The Khaled Abu Toameh article in the JPost also reported that Abbas said, about Dweik’s detention:

    “ ‘Frankly, this is an arbitrary detention and it’s completely illegal’, Abbas said, noting that Dweik, a top Hamas political figure in the West Bank, had been arrested a number of times in the past. The PA, meanwhile, presented Israel with a letter demanding the release of Dweik and 23 Palestinian legislators, most of whom belong to Hamas. A Palestinian official told AFP that chief PLO negotiator Saeb Erekat delivered the letter to Israeli envoy Yitzhak Molcho during their fourth meeting in Amman over the weekend. The PA also demanded the release of some 130 Palestinians who were jailed before the signing of the Oslo Accords in 1993. In addition, the PA is demanding the release of top Fatah operative Marwan Barghouti, who is serving five life terms for his role in terror attacks against Israelis; and Ahmed Sa’dat, secretary-general of the Popular Front for the Liberation of Palestine – the group behind the assassination of Tourism Minister Rehavam Ze’evi in 2001. Among the Hamas legislators who are held in Israeli prison are Mahmoud Ramahi; Ahmed Haj; Ayman Daraghmeh; Nayef Rajoub; Fadel Hamdan; Mohammed Tal; Omar Abdel Razek; Mohammed Abu Teir; Mohammed Natsheh; Mohammed Abu Gehisha; Hassan Yousef; Azzam Salhab; Hatem Kafisha; Azzam Salhab; Nizar Ramadan; and Samir Qady”.

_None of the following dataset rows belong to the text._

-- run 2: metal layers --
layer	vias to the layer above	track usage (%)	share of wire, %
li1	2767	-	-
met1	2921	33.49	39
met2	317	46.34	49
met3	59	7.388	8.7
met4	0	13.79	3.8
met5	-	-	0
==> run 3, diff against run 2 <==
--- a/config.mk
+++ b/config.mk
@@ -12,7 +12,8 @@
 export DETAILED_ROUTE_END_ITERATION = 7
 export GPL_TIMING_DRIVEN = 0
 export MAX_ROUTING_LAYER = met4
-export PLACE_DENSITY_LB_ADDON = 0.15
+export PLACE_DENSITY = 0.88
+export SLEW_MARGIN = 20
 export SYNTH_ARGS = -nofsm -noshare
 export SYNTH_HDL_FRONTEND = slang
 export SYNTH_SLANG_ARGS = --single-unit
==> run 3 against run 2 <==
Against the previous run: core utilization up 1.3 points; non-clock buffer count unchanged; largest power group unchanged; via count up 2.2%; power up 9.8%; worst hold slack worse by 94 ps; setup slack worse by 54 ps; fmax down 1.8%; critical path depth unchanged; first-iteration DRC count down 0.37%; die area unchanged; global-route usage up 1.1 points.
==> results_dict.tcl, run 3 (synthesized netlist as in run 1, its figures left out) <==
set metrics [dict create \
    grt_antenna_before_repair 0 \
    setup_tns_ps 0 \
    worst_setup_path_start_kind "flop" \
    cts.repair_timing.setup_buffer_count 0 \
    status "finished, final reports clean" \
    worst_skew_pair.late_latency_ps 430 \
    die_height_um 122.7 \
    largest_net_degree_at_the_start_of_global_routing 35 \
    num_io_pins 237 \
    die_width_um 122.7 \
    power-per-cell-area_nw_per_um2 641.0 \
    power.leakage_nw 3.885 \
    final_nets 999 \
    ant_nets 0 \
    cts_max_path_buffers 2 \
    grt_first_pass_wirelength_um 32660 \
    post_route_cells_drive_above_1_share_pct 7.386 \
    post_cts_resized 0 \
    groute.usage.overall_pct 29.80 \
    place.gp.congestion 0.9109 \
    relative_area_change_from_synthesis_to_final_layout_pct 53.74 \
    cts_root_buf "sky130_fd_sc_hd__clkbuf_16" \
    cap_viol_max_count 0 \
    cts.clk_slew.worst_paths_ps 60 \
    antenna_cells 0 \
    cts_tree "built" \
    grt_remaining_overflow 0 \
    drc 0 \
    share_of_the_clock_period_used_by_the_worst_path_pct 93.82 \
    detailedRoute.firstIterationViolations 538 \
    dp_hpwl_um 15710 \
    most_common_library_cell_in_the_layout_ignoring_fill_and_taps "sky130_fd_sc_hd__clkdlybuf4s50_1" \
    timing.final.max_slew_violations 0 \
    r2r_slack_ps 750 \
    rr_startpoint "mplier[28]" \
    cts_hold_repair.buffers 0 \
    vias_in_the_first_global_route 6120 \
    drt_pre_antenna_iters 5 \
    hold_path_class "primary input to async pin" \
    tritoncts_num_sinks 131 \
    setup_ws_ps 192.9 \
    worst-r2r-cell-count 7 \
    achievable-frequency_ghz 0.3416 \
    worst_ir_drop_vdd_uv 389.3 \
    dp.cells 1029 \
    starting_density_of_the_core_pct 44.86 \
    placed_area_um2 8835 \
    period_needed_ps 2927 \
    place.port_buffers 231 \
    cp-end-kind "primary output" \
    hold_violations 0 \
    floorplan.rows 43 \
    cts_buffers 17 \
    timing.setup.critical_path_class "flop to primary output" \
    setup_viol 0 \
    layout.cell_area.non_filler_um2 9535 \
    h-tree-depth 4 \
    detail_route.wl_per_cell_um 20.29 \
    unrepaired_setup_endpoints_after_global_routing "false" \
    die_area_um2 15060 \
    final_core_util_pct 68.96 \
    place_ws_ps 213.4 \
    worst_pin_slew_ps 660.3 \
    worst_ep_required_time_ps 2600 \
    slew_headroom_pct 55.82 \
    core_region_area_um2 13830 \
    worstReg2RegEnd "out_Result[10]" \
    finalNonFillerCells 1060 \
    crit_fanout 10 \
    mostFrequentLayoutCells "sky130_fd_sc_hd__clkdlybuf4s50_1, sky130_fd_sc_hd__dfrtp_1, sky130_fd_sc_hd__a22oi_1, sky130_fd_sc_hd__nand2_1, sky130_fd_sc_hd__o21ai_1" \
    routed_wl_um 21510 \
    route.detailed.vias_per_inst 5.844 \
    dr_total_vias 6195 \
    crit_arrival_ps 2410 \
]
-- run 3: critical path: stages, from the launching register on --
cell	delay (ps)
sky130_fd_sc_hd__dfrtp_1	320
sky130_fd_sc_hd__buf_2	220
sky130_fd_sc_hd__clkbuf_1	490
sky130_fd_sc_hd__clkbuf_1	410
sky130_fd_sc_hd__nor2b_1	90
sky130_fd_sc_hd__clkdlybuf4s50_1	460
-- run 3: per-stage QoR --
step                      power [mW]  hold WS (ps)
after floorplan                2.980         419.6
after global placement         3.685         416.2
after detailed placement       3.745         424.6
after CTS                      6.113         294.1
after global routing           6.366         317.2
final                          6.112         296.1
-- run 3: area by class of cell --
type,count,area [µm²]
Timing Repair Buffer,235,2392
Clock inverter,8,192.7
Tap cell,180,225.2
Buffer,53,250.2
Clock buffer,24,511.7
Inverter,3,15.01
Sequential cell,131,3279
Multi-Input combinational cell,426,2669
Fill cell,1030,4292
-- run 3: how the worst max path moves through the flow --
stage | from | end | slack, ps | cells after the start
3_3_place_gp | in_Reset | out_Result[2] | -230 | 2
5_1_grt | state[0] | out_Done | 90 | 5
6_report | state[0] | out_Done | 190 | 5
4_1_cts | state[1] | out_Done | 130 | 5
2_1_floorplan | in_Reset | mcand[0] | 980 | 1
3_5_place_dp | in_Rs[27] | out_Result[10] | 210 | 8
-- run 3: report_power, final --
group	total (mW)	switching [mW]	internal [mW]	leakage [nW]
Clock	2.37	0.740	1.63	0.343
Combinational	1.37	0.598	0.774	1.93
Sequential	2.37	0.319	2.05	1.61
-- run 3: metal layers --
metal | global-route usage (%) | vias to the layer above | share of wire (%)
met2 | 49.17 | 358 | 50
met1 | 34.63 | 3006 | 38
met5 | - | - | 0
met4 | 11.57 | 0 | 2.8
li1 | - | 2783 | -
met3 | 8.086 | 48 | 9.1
### src/rtl/ip_tx_arbiter_if.sv
// Signal bundle between ip_tx_arbiter, its two requesters and the packet transmitter.
// The slave modport is the arbiter's view; master is the surrounding environment.
interface ip_tx_arbiter_if #(
  parameter int COUNT_WIDTH = 16
);
  logic                   req0_valid;
  logic                   req1_valid;
  logic [31:0]            req0_ip_address;
  logic [31:0]            req1_ip_address;
  logic [47:0]            req0_mac_address;
  logic [47:0]            req1_mac_address;
  logic [9:0]             req0_message;
  logic [9:0]             req1_message;
  logic                   req0_ready;
  logic                   req1_ready;
  logic                   req0_done;
  logic                   req1_done;
  logic [31:0]            recipient_ip_address;
  logic [47:0]            recipient_mac_address;
  logic [9:0]             recipient_message;
  logic                   start_ip_txn;
  logic                   ready_for_send;
  logic                   busy;
  logic [COUNT_WIDTH-1:0] tx_count;
  logic                   txn_error;

  modport slave (
    input  req0_valid, req1_valid,
    input  req0_ip_address, req1_ip_address,
    input  req0_mac_address, req1_mac_address,
    input  req0_message, req1_message,
    input  ready_for_send,
    output req0_ready, req1_ready, req0_done, req1_done,
    output recipient_ip_address, recipient_mac_address, recipient_message,
    output start_ip_txn, busy, tx_count, txn_error
  );

  modport master (
    output req0_valid, req1_valid,
    output req0_ip_address, req1_ip_address,
    output req0_mac_address, req1_mac_address,
    output req0_message, req1_message,
    output ready_for_send,
    input  req0_ready, req1_ready, req0_done, req1_done,
    input  recipient_ip_address, recipient_mac_address, recipient_message,
    input  start_ip_txn, busy, tx_count, txn_error
  );
endinterface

This list, if exhaustive, neatly leaves out Hussam Khader, a Fatah activist from Balata Refugee Camp in Nablus who was once part of the group known as “young Fatah” [which included Marwan Barghouthi as well as Qaddoura Fares, a long-time prisoner held by Israel in an earlier period who has since actively supported the Geneva Initiative of civil society working to advance a peace treaty and who now heads the Ramallah-based Palestinian Prisoner’s Society].

Khader has confronted and challenged the Fatah leadership for years, famously including Mahmoud Abbas during the Sixth Fatah General Conference held in Bethlehem in August 2009 — and has been considered inconvenient despite [or perhaps because of] his popular appeal.

Khader was re-arrested in a 2am raid on his home on June 2, and has been held in Israel’s Megiddo Prison, north of the West Bank, since an Israeli military judge confirmed a 6-month sentence of Administrative Detention in June, which was renewed in December at the request of the Israeli Security Services [then cut in half, to 3 months, upon the appeal of his Palestinian-Prisoner-Society lawyer Jawad Bulous, who has offices in the Galilee and in East Jerusalem]. Both in June, and again in December, the Israeli military judge did express some scepticism about the lack of concrete charges — publicly, as is usual in cases where Administrative Detention is applied to Palestinians under military law — the charges are only listed as “being a threat to safety and security in the region”. But, both times, the Israeli military judge did give in to the demands of Israeli Security Services.

It is believed, however, that Hussam Khader was questioned about his contacts with Hamas — particularly during visits to Lebanon and to Syria in 2010, during which time he believed he acted with the blessing of Mahmoud Abbas, as part of efforts to bring about Fatah-Hamas reconciliation.

So, why has Mahmoud Abbas not mentioned Hussam Khader’s detention?